About this exercise.
Your answer should be the exact lines of the data below from the one containing "final-hold-violation-count: 0" through the one containing "met5: - / 0 / 0"; please include nothing else.

Dataset entries:
--------------------------------------------------

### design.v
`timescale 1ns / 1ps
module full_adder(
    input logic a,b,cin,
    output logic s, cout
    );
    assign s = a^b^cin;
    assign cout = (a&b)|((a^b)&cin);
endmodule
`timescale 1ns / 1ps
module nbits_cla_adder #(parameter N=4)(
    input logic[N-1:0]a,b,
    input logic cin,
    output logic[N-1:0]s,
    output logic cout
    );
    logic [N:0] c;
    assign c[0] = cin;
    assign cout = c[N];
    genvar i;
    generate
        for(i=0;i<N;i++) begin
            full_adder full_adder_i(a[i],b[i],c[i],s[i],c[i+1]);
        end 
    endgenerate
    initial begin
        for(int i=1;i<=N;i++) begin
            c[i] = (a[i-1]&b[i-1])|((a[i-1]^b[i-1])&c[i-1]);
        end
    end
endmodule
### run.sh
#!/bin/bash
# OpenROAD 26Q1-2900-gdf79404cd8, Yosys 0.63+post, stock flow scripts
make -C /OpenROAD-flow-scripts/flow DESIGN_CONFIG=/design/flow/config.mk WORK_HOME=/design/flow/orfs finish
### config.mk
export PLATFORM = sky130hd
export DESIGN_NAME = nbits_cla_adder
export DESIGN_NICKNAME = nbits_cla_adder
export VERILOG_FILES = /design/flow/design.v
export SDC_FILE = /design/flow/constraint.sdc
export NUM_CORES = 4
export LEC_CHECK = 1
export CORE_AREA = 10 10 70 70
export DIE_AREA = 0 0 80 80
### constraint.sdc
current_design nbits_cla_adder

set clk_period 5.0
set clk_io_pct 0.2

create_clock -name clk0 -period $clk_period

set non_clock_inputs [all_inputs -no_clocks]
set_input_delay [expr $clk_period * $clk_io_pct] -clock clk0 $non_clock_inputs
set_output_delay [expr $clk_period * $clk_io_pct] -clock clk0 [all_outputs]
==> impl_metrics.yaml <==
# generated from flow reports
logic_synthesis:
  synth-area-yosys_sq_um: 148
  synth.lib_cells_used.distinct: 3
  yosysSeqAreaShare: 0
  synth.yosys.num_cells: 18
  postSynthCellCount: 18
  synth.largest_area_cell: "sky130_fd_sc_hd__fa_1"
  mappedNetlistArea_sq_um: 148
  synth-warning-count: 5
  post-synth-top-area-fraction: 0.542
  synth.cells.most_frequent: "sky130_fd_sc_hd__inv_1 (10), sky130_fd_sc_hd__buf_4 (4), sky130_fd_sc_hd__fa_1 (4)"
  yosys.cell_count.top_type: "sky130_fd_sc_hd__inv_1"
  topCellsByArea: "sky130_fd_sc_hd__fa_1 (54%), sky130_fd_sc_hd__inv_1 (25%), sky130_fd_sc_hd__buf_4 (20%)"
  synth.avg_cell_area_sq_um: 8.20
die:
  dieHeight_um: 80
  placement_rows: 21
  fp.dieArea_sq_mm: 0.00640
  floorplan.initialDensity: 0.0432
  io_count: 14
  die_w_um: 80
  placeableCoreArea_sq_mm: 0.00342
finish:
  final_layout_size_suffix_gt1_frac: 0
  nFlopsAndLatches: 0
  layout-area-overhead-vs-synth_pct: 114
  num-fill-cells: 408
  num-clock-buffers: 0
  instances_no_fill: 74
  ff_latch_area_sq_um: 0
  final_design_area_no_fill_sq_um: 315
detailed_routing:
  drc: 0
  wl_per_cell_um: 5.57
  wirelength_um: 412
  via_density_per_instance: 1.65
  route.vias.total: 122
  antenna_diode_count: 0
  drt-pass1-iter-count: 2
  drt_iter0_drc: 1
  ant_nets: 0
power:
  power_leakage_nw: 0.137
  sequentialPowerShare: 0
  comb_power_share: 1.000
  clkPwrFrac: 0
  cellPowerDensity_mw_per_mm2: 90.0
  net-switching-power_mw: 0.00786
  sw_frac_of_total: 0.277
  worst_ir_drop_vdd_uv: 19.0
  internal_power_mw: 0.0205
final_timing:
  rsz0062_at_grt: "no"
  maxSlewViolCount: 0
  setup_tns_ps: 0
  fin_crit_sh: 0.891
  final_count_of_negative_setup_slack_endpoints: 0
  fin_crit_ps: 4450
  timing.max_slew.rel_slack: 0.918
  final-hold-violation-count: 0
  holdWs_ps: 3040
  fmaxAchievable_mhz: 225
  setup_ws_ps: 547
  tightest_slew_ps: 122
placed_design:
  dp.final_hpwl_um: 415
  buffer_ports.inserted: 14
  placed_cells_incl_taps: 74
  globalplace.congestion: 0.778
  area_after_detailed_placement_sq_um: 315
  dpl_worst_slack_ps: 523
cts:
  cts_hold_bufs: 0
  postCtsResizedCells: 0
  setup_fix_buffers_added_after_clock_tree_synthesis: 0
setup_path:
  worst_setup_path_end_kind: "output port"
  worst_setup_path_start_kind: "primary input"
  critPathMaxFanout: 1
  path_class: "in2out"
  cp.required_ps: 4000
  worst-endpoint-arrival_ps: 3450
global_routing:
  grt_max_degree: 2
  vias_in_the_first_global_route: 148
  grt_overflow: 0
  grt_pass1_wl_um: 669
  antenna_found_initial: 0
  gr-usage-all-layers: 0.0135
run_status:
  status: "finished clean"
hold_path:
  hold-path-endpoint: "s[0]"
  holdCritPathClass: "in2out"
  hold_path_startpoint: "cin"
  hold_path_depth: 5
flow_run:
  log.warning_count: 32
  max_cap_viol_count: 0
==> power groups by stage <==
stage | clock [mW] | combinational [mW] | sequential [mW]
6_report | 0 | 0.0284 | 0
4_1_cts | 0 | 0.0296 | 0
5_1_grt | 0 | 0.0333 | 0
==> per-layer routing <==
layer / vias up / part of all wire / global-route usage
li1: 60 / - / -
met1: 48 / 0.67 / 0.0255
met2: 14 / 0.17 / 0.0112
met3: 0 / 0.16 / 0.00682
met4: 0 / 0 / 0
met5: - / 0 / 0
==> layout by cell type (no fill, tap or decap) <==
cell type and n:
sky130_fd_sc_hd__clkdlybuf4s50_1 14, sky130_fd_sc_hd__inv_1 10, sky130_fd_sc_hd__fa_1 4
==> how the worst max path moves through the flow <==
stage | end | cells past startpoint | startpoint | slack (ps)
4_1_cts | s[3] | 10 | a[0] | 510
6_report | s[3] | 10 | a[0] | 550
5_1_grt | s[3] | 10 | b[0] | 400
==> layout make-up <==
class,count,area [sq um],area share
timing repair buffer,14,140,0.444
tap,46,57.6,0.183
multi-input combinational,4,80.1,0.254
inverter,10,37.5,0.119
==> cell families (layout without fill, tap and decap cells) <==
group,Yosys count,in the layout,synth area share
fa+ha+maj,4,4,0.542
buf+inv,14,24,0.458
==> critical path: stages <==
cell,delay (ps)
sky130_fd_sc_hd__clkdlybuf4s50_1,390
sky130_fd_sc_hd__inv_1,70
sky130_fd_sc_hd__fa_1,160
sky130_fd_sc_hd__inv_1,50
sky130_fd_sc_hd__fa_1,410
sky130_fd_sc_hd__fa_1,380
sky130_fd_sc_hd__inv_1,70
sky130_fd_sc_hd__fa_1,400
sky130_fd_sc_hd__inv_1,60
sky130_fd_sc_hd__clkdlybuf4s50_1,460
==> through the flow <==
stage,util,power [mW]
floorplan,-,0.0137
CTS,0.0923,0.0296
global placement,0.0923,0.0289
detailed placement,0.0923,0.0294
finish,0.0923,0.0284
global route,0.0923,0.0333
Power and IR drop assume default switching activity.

--------------------------------------------------

Exercise result.
  final-hold-violation-count: 0
  holdWs_ps: 3040
  fmaxAchievable_mhz: 225
  setup_ws_ps: 547
  tightest_slew_ps: 122
placed_design:
  dp.final_hpwl_um: 415
  buffer_ports.inserted: 14
  placed_cells_incl_taps: 74
  globalplace.congestion: 0.778
  area_after_detailed_placement_sq_um: 315
  dpl_worst_slack_ps: 523
cts:
  cts_hold_bufs: 0
  postCtsResizedCells: 0
  setup_fix_buffers_added_after_clock_tree_synthesis: 0
setup_path:
  worst_setup_path_end_kind: "output port"
  worst_setup_path_start_kind: "primary input"
  critPathMaxFanout: 1
  path_class: "in2out"
  cp.required_ps: 4000
  worst-endpoint-arrival_ps: 3450
global_routing:
  grt_max_degree: 2
  vias_in_the_first_global_route: 148
  grt_overflow: 0
  grt_pass1_wl_um: 669
  antenna_found_initial: 0
  gr-usage-all-layers: 0.0135
run_status:
  status: "finished clean"
hold_path:
  hold-path-endpoint: "s[0]"
  holdCritPathClass: "in2out"
  hold_path_startpoint: "cin"
  hold_path_depth: 5
flow_run:
  log.warning_count: 32
  max_cap_viol_count: 0
==> power groups by stage <==
stage | clock [mW] | combinational [mW] | sequential [mW]
6_report | 0 | 0.0284 | 0
4_1_cts | 0 | 0.0296 | 0
5_1_grt | 0 | 0.0333 | 0
==> per-layer routing <==
layer / vias up / part of all wire / global-route usage
li1: 60 / - / -
met1: 48 / 0.67 / 0.0255
met2: 14 / 0.17 / 0.0112
met3: 0 / 0.16 / 0.00682
met4: 0 / 0 / 0
met5: - / 0 / 0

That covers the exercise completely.